Au moins 27 civils ont été tués et 11 autres sont portés disparus à la suite de plusieurs attaques attribuées aux rebelles des Forces démocratiques alliées (ADF) dans la chefferie de Babila-Babombi, en territoire de Mambasa (Ituri). Le bilan, communiqué vendredi 24 juillet par l’Action pour la promotion et la défense des droits fondamentaux (APDEF) de Mambasa, demeure provisoire.

Selon Ram’s Malikidogo, coordonnateur territorial de l’APDEF, les assaillants ont mené des attaques simultanées dans plusieurs villages du groupement Bangole. Le village de Njiapanda – Bella et ses environs ont enregistré le plus lourd bilan avec 18 personnes tuées. Cinq autres civils ont été tués à Kazarobo, deux à Manzia et deux autres à Makongo.

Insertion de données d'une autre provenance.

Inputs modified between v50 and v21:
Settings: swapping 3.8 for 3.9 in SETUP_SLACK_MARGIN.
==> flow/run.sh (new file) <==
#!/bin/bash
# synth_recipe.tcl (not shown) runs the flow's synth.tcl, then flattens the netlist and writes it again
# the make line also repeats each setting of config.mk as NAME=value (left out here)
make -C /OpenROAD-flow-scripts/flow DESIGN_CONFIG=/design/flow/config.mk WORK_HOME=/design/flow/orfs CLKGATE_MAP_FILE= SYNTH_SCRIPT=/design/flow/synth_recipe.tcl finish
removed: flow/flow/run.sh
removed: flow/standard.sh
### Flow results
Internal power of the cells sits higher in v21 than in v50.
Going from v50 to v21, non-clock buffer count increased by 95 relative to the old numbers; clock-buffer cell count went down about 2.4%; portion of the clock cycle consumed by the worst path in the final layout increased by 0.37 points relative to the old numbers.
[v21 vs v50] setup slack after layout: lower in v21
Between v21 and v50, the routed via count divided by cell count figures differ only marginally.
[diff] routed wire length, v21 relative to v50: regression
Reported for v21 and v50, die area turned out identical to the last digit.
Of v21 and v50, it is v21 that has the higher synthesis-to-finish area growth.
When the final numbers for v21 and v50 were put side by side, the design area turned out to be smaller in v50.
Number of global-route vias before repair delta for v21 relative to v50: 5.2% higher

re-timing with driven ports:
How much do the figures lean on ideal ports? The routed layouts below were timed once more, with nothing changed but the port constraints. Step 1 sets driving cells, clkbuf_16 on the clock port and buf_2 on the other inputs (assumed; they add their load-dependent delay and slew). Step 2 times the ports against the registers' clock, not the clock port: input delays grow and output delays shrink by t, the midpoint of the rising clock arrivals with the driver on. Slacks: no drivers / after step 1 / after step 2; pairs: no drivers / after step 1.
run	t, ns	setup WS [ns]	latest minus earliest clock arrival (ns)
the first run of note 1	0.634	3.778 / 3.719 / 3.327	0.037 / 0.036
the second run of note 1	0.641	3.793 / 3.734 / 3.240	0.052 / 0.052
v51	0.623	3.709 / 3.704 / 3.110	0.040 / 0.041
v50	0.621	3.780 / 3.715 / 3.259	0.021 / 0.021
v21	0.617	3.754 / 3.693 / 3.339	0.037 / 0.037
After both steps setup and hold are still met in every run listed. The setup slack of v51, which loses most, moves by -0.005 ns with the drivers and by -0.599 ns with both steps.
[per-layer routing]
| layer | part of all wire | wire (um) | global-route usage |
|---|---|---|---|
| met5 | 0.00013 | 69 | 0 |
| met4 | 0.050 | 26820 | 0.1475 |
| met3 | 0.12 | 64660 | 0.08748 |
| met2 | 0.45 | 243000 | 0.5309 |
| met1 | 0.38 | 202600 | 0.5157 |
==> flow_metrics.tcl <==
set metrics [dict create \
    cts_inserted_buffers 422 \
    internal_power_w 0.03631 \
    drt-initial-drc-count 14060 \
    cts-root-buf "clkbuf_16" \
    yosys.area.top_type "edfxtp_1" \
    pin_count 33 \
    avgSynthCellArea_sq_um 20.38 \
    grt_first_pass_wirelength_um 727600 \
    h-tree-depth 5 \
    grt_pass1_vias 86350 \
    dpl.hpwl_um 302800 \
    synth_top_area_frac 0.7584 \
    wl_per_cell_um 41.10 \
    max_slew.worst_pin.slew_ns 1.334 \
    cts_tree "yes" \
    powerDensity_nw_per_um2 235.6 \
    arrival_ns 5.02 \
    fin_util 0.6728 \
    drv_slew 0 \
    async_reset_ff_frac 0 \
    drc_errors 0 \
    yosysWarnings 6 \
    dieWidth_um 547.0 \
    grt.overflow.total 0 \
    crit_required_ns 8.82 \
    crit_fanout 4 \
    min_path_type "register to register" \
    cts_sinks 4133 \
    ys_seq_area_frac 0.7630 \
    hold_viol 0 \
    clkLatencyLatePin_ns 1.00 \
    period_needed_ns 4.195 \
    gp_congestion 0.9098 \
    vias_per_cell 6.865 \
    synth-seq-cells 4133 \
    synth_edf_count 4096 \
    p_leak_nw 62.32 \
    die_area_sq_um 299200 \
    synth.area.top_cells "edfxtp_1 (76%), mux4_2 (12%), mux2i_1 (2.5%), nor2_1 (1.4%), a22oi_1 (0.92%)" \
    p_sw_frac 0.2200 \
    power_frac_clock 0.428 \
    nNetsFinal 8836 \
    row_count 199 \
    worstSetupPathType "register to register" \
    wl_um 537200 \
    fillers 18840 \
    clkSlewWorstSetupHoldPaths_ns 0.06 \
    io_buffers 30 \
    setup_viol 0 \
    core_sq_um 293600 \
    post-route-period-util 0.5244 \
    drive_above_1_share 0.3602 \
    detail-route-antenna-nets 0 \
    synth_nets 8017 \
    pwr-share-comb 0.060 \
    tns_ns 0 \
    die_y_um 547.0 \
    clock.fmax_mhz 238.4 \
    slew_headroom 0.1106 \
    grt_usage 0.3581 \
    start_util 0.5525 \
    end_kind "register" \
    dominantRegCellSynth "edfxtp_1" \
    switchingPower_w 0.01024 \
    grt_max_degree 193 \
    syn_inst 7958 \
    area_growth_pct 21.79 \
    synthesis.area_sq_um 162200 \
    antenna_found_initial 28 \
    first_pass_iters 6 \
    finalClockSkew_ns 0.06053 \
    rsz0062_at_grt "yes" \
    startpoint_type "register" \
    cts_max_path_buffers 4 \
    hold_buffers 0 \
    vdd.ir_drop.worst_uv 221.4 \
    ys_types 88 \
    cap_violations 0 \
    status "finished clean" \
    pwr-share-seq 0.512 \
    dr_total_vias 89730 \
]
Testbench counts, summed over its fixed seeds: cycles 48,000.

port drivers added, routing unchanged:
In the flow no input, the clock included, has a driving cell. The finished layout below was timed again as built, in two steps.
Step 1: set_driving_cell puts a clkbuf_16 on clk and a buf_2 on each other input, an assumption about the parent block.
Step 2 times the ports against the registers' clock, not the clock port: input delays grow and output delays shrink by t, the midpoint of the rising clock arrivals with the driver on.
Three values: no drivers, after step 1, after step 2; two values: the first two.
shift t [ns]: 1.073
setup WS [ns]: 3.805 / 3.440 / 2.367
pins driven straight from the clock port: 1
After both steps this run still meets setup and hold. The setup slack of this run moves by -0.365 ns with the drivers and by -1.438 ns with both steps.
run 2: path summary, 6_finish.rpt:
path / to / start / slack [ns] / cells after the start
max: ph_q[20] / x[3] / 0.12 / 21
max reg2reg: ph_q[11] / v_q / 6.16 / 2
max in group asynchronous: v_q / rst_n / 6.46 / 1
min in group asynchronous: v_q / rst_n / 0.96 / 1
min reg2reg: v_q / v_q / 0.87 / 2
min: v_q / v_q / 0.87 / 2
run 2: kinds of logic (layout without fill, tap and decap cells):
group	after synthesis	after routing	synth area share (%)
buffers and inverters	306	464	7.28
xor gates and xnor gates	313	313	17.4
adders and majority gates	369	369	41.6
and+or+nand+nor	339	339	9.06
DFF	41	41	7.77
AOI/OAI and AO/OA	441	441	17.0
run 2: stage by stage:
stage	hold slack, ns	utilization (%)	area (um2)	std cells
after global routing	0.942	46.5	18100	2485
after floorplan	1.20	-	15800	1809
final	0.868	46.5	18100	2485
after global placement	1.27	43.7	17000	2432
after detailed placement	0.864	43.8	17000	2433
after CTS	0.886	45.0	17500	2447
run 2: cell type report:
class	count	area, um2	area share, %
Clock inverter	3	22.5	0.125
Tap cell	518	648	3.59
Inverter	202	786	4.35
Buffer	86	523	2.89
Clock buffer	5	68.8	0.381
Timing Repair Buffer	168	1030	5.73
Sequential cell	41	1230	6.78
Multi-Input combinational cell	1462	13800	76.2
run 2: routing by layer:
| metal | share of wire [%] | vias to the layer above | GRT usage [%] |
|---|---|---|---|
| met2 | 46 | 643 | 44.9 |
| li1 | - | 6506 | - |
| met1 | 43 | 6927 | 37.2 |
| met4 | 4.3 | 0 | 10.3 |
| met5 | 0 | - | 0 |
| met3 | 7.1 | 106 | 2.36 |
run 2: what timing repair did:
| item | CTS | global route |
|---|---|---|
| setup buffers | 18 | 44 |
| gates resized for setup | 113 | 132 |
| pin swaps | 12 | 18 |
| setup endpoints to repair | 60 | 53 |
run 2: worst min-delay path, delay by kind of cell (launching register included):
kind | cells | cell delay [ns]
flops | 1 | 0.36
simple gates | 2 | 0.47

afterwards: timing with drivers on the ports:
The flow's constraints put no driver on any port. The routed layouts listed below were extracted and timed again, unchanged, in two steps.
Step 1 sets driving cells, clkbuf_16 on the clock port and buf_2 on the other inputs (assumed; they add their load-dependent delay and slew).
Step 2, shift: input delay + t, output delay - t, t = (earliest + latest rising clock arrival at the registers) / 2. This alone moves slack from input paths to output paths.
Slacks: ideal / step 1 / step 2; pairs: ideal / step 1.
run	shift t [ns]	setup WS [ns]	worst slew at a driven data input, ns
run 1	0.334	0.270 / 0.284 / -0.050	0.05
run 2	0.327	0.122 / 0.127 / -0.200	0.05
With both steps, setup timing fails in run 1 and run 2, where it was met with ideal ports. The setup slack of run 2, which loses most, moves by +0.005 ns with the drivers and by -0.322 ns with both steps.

L’organisation indique également que 11 personnes ont été enlevées par les assaillants. Plusieurs habitations ont été pillées et des animaux domestiques emportés. Des opérations de recherche se poursuivent dans la zone, laissant craindre une aggravation du bilan.

« L’ennemi reste encore dans la zone où il circule librement dans des localités comme Makombise, Giza et Mangalala, sans être inquiété », a déclaré Ram’s Malikidogo.

Face à la recrudescence des violences, l’APDEF estime que la population perd progressivement confiance dans la capacité des forces de défense et de sécurité à assurer sa protection. L’organisation appelle les autorités à revoir leur stratégie militaire afin de mieux répondre à la menace.

« Nous pensons que l’État doit revoir la façon de mener les opérations. Avec la persistance de l’insécurité, une crise de confiance s’installe entre la population et son armée », a-t-il ajouté.

Ces nouvelles attaques surviennent quelques jours après le massacre de 16 civils à Njiapanda-Bella, signalé par des organisations locales de protection des droits humains. Elles provoquent un nouveau mouvement de déplacement de populations, plusieurs habitants de Njiapanda, Bella, Mununze et Makiki ayant quitté leurs villages pour se réfugier vers la ville de Beni, au Nord-Kivu.

L’APDEF appelle le gouvernement congolais, les FARDC et la MONUSCO à renforcer les opérations de sécurisation dans la chefferie de Babila-Babombi afin de protéger les populations civiles et de neutraliser les combattants ADF présents dans la zone.